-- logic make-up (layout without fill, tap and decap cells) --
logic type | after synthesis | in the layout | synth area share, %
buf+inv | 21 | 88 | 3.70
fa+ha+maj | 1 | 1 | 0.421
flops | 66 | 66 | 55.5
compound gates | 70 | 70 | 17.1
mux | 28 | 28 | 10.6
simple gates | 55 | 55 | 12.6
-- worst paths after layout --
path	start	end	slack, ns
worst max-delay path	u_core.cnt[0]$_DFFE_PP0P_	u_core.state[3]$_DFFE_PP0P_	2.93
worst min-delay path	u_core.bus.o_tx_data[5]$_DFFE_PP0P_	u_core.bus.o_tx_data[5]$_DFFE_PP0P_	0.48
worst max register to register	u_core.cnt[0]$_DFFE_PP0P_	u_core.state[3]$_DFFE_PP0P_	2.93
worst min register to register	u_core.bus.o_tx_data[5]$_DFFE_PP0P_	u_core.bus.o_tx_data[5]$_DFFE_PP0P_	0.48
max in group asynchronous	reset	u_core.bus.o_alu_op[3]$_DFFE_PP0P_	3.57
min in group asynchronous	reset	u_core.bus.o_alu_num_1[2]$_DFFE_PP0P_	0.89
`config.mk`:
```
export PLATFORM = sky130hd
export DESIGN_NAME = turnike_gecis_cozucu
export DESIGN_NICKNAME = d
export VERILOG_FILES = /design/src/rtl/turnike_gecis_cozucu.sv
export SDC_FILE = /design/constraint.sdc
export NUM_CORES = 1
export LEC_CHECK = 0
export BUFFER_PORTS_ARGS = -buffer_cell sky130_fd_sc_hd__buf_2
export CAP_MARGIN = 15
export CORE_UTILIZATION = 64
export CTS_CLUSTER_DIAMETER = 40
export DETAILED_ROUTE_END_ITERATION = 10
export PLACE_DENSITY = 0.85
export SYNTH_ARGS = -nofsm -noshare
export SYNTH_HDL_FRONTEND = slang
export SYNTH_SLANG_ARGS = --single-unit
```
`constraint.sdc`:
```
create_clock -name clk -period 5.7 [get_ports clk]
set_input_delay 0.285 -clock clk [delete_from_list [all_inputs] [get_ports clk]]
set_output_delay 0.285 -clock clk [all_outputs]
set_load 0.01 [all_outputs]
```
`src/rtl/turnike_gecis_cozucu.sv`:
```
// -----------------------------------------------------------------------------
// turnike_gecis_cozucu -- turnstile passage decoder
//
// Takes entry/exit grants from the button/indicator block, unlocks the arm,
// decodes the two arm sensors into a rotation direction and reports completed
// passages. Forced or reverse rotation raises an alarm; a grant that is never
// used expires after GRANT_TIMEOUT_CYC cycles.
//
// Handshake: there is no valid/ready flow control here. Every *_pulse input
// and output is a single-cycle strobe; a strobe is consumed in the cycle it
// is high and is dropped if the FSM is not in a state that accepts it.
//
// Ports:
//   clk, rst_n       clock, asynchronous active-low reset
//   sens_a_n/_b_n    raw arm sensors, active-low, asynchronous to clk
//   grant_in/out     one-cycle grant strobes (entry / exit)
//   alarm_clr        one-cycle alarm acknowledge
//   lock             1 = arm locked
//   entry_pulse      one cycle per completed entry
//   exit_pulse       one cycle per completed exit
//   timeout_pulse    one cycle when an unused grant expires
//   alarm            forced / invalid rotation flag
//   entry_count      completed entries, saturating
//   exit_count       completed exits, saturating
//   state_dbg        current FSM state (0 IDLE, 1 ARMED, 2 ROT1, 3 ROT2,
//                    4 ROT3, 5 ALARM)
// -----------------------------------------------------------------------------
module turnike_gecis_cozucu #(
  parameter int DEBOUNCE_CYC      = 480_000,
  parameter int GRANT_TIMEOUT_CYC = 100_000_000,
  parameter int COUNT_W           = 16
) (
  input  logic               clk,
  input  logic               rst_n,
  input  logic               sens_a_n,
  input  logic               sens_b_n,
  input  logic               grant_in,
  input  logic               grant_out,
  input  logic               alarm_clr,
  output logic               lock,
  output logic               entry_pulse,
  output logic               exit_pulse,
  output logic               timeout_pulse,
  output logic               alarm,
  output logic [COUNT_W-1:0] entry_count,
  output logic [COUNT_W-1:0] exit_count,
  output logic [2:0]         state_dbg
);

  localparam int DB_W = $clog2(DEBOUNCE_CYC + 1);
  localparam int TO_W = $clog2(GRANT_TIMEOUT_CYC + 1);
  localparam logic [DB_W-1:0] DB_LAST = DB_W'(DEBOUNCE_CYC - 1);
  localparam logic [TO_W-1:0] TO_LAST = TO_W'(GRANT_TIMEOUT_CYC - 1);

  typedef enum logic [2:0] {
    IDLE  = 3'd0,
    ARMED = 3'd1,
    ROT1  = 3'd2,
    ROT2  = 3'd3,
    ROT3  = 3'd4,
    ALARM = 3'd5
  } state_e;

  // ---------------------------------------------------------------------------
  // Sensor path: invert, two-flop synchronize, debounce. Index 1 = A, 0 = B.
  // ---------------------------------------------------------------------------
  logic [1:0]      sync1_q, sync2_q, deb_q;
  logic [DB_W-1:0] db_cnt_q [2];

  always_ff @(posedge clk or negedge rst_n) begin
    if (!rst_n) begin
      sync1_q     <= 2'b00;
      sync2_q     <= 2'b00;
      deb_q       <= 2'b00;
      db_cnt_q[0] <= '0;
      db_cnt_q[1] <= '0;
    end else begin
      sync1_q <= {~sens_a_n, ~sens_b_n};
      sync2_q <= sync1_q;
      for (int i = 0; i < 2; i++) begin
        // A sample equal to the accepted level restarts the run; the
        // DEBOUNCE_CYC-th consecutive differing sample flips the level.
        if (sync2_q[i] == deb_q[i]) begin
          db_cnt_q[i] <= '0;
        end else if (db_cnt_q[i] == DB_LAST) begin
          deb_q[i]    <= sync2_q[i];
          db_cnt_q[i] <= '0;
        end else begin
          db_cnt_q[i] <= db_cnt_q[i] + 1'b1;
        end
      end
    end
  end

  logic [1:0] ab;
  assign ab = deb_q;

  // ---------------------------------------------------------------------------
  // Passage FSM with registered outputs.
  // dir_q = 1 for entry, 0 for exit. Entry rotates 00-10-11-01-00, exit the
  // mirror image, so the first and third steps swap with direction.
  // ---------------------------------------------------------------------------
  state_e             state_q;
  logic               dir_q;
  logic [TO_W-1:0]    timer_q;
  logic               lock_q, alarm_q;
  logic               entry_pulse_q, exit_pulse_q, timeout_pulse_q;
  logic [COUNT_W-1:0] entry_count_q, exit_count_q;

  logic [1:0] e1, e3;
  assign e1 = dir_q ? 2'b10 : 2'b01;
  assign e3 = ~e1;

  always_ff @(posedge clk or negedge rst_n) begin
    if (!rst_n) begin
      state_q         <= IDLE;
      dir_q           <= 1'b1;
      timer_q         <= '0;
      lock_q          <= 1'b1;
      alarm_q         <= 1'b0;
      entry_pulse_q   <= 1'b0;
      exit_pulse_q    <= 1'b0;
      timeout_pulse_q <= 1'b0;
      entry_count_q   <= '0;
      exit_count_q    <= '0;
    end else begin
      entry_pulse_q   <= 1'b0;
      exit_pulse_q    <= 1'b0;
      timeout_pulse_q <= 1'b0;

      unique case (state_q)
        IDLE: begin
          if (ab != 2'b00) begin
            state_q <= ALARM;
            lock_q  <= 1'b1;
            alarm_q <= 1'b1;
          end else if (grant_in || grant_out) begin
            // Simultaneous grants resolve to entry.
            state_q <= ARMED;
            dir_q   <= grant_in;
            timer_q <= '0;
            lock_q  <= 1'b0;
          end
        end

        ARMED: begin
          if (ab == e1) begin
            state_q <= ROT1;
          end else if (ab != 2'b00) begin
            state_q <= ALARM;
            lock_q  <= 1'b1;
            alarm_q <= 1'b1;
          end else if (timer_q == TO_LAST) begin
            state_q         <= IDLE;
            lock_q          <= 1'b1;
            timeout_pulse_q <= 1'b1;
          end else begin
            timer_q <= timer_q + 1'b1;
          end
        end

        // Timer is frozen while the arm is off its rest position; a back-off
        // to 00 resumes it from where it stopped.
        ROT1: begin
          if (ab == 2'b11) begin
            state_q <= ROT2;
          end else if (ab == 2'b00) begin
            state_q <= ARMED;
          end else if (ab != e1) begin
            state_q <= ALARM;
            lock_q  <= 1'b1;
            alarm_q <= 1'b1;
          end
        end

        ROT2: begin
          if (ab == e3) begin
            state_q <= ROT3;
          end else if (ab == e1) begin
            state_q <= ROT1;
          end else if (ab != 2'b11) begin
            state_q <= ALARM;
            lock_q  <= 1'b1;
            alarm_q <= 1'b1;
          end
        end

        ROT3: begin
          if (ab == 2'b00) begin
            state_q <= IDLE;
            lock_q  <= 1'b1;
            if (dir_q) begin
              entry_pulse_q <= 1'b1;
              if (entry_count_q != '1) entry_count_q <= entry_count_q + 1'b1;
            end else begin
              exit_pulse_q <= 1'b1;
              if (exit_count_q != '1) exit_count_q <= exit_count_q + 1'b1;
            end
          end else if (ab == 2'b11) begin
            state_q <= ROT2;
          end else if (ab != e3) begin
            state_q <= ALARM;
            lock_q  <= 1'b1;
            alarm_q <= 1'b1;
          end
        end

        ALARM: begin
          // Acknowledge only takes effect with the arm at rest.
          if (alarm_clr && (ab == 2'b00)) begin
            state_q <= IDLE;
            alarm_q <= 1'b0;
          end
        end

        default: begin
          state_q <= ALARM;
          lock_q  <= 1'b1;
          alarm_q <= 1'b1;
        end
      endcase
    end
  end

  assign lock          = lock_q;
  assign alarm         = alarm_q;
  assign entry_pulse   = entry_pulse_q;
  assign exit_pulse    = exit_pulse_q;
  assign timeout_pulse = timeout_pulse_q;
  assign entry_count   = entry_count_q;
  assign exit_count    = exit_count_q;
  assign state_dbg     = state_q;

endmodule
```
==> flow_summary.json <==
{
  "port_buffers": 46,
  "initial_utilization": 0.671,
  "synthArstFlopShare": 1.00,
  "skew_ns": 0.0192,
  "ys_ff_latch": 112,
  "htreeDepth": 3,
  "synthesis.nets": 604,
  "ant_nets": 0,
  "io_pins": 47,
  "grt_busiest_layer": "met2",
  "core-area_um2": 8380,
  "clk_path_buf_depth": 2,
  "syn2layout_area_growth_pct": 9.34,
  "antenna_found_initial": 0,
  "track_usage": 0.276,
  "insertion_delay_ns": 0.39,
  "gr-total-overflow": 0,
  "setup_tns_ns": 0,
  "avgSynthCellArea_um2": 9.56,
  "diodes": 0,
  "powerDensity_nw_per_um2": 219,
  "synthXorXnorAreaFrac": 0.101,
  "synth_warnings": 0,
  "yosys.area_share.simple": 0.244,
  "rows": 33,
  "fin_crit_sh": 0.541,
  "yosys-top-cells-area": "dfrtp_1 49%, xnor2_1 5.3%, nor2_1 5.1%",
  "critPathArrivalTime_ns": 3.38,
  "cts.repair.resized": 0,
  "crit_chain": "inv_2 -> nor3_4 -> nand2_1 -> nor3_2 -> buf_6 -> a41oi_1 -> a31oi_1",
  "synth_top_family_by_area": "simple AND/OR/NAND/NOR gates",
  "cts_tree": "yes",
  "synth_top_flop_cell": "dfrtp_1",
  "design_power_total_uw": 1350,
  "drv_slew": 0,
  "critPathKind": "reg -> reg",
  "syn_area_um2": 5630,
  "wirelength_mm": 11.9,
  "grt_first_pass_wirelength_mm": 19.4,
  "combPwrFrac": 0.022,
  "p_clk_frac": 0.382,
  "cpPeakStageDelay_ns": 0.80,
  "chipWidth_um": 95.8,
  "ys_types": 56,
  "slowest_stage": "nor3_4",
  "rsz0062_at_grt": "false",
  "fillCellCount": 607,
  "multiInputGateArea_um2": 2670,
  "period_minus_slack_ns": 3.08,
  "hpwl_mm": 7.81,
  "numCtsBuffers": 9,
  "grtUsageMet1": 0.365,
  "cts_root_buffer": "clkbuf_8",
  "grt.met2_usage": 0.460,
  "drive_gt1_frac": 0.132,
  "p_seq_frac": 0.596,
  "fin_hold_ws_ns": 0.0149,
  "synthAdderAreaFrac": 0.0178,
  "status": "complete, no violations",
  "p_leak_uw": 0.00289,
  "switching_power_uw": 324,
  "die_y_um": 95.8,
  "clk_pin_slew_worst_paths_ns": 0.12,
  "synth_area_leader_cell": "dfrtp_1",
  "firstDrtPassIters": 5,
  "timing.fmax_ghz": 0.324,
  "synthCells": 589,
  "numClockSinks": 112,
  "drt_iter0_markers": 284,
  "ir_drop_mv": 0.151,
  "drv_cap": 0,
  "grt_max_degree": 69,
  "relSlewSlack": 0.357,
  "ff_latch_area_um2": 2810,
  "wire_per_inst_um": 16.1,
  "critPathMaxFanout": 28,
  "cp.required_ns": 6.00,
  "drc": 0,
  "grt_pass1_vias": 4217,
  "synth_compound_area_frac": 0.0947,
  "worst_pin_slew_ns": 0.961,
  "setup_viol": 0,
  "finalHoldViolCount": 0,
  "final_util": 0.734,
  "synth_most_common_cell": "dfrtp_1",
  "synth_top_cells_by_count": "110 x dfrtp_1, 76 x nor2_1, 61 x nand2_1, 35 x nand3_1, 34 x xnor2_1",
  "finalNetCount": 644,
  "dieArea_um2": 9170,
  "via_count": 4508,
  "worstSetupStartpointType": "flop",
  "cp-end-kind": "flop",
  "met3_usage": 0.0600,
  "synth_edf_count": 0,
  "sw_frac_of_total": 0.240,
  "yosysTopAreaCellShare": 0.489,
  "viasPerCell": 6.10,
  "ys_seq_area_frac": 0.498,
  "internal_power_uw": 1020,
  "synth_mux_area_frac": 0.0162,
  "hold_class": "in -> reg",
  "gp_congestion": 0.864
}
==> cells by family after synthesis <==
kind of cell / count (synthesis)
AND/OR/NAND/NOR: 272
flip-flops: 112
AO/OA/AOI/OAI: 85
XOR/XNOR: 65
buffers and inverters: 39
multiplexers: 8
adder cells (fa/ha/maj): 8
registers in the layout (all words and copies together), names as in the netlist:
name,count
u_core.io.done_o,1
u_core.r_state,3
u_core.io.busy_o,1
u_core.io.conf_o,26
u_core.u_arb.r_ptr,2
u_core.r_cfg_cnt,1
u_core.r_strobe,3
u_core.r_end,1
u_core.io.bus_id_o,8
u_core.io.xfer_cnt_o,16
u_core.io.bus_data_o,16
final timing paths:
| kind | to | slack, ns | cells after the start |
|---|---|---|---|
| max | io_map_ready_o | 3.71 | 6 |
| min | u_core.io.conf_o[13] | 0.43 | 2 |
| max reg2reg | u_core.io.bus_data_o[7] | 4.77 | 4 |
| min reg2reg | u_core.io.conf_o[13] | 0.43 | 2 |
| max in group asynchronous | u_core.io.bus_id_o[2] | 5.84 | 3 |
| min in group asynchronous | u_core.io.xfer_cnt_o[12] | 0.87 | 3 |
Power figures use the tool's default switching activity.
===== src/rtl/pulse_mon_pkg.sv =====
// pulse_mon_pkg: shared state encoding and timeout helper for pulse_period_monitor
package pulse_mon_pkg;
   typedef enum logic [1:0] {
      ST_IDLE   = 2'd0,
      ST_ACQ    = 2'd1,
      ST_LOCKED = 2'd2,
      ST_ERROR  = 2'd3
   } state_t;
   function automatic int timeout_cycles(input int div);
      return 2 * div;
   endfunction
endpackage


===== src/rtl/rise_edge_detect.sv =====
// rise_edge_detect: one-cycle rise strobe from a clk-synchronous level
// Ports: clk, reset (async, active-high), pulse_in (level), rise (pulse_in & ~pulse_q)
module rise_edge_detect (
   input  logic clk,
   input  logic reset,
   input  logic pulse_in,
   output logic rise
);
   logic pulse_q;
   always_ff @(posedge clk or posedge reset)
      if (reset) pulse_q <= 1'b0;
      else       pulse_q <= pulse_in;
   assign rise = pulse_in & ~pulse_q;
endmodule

▶ [Task prompt] Copy range, inclusive: the line holding "the start |" to the line holding "reg2reg | u_core.io.conf_o[13] | 0.43 | 2 |". Reproduce exactly those lines of the records above and no others.

▶ [Task output]
| kind | to | slack, ns | cells after the start |
|---|---|---|---|
| max | io_map_ready_o | 3.71 | 6 |
| min | u_core.io.conf_o[13] | 0.43 | 2 |
| max reg2reg | u_core.io.bus_data_o[7] | 4.77 | 4 |
| min reg2reg | u_core.io.conf_o[13] | 0.43 | 2 |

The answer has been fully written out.